We can start with them right now. These same four appear in a teaching from a later Buddhist tradition, the Tibetan tradition, but in a different guise; there they are called the "Four Inspirational Blessings." We will call this series the "Four Inspirational Blessings," but that title is not from the sutta1. We will talk about the blessing aspect on Friday after we go through the list as it appears in the original sutta. For those who track the suttas, this is Majjhima Nikaya 1402.
The four foundational practices are: to not neglect wisdom, to preserve truth, to cultivate relinquishment, and to train for peace. We will talk about each of those and then step back to the bigger picture.
Guided Meditation: Making Beneficial Distinctions
Let's go ahead and meditate together.
Settling into your meditation posture, finding your place, and if you're comfortable doing so, please close your eyes. Bringing attention inward, just sense the places where you're making contact: your seat against the chair, or the cushion, or whatever you're lying down on. Feeling the settledness, the balance of that posture, and allowing yourself to be supported. Letting go into that stability.
Sensing how the body rises up from the stable foundation. If you're sitting up, it could feel as if there's almost a force lifting the body, gently buoying it up like water supports something. Feeling the straightness of the spine in a relaxed way.
Beginning to soften the body. Softening the muscles of the face, the eyes, and the eye sockets. Softening the jaw, down through the shoulders. Relaxing the rib cage and the diaphragm, down into the belly area. Releasing the arms and the hands, and down through the hips, legs, all the way down into the ankle joints and feet. Just inviting ease and connecting with the body as it is. It's fine as it is.
Connecting with the quality of mindfulness, of being present. Feeling the presence of your awareness right here. Not thinking about the past or the future, but being willing for now to just follow along with the present.
Connecting in then with the simple sensations of the breath—an easy way to connect to the present moment. Really feeling the direct sensations of the breath, so not an idea or picture in your head about lungs, but the actual sensations felt by the body.

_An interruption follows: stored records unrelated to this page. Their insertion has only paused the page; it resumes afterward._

Context: an optimization exercise on an open-source flow, tuned for small area. The choices shown serve that exercise and are no tape-out recipe.
No functional check of the RTL was part of any run shown here.
The clock cells of runs 3 to 6 come from the design's own scripts or RTL, not from TritonCTS.
No driver is modelled on the clock port, so clock power and skew are understated where the tree is cut down; a real chip needs a root buffer or a tree.
No activity file was given, so power comes from the tool's default toggle rates.

**flow/flow/run.sh**
```bash
#!/bin/bash
# Standard ORFS layout (the standard.sh), with small port buffers and a
# clock tree of small buffers without dummy loads. ORFS writes each tool's
# log under orfs/logs; make's own output goes to standard.log.
set -e
bash standard.sh BUFFER_PORTS_ARGS="-buffer_cell sky130_fd_sc_hd__buf_1" \
  CTS_ARGS="-sink_clustering_enable -repair_clock_nets -dont_use_dummy_load -buf_list sky130_fd_sc_hd__clkbuf_8 -sink_clustering_size 30" \
  finish > standard.log 2>&1
```
**flow/standard.sh**
```bash
#!/bin/bash
# synth_recipe.tcl (not shown) runs the flow's synth.tcl, then flattens the netlist and writes it again
# the make line also repeats each setting of config.mk as NAME=value (left out here)
make -C /OpenROAD-flow-scripts/flow DESIGN_CONFIG=/design/flow/config.mk WORK_HOME=/design/flow/orfs CLKGATE_MAP_FILE= SYNTH_SCRIPT=/design/flow/synth_recipe.tcl "${@:-finish}"
```
**flow/config.mk**
```make
export PLATFORM = sky130hd
export DESIGN_NAME = caa
export DESIGN_NICKNAME = caa
export VERILOG_FILES = /design/flow/design.v
export SDC_FILE = /design/flow/constraint.sdc
export NUM_CORES = 4
export LEC_CHECK = 0
export CAP_MARGIN = 20
export CORE_MARGIN = 2
export CORE_UTILIZATION = 40
export SLEW_MARGIN = 20
export SYNTH_HIERARCHICAL = 1
```
**flow/constraint.sdc**
```tcl
create_clock -name core_clock -period 5.0 [get_ports {clk}]
set_input_delay 1.0000 -clock core_clock [delete_from_list [all_inputs] [get_ports {clk}]]
set_output_delay 1.0000 -clock core_clock [all_outputs]
set_load 0.01 [all_outputs]
```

You may notice that the in-breath is different from the out-breath. On the in-breath, there's the touch of air on the nostrils or the upper lip, perhaps coolness as the air enters the nasal passages. Some feeling of flow and expansion. Maybe you feel it in the throat, or the chest, or the belly. Shifting clothing against the skin.
And then at some point that comes to an end and there's an out-breath that has a different set of sensations. More a feeling of softening, or relaxation, or falling of the diaphragm. Maybe the air is a little warmer and the flow is outward. Notice simple distinctions that help us know whether it's an in-breath or an out-breath. How do you know?
We may begin to sense the breath as a whole-body phenomenon. Really, it isn't just the literal air that we can feel. Maybe as the chest expands and the shoulders shift position, there's a slight shift in how our hips are. Maybe we can feel the breath as energy that flows throughout the body.
So as we connect with the body in a gentle way, again notice certain distinctions. The body isn't all one way. We can feel places that have a sense of more solidity, and other areas that feel light, or open, or soft, warm, or cool. It's actually quite varied throughout the body. Just letting that be as it is.
In particular, we may notice areas of relative tension and relative softness. It's not that one is right and one is wrong, but it is okay to incline toward a general softening. Maybe allowing the breath energy to pass through or around places of tension. Perhaps letting the body feel like it's being lowered into a warm pool of water.
As we continue to sit, it's possible to notice when the mind gets distracted and when it is mindful. And again, we don't need an assessment of right or wrong, good or bad, but a simple noticing of how it is when there's mindfulness and when there are bouts of thought. What is different between those different states of the mind?
If we've wandered off thinking for a while and we come back, does that thinking have an impact on the body? Is there something different there?
It's very natural that things change. The body changes, the ability to be mindful changes, the thoughts and maybe emotions change. Come, go, shift.
Another layer of noticing is how we are meeting all of this changing experience in the breath, in the body, in the emotions and thoughts, and awareness. How do we meet all of that? We may meet it with kindness, interest, care. Or perhaps there's striving, or aversion, or judging. What is the distinction between kind interest and judging or striving? Can we feel the distinction between those? Is there anything noticeable in the body?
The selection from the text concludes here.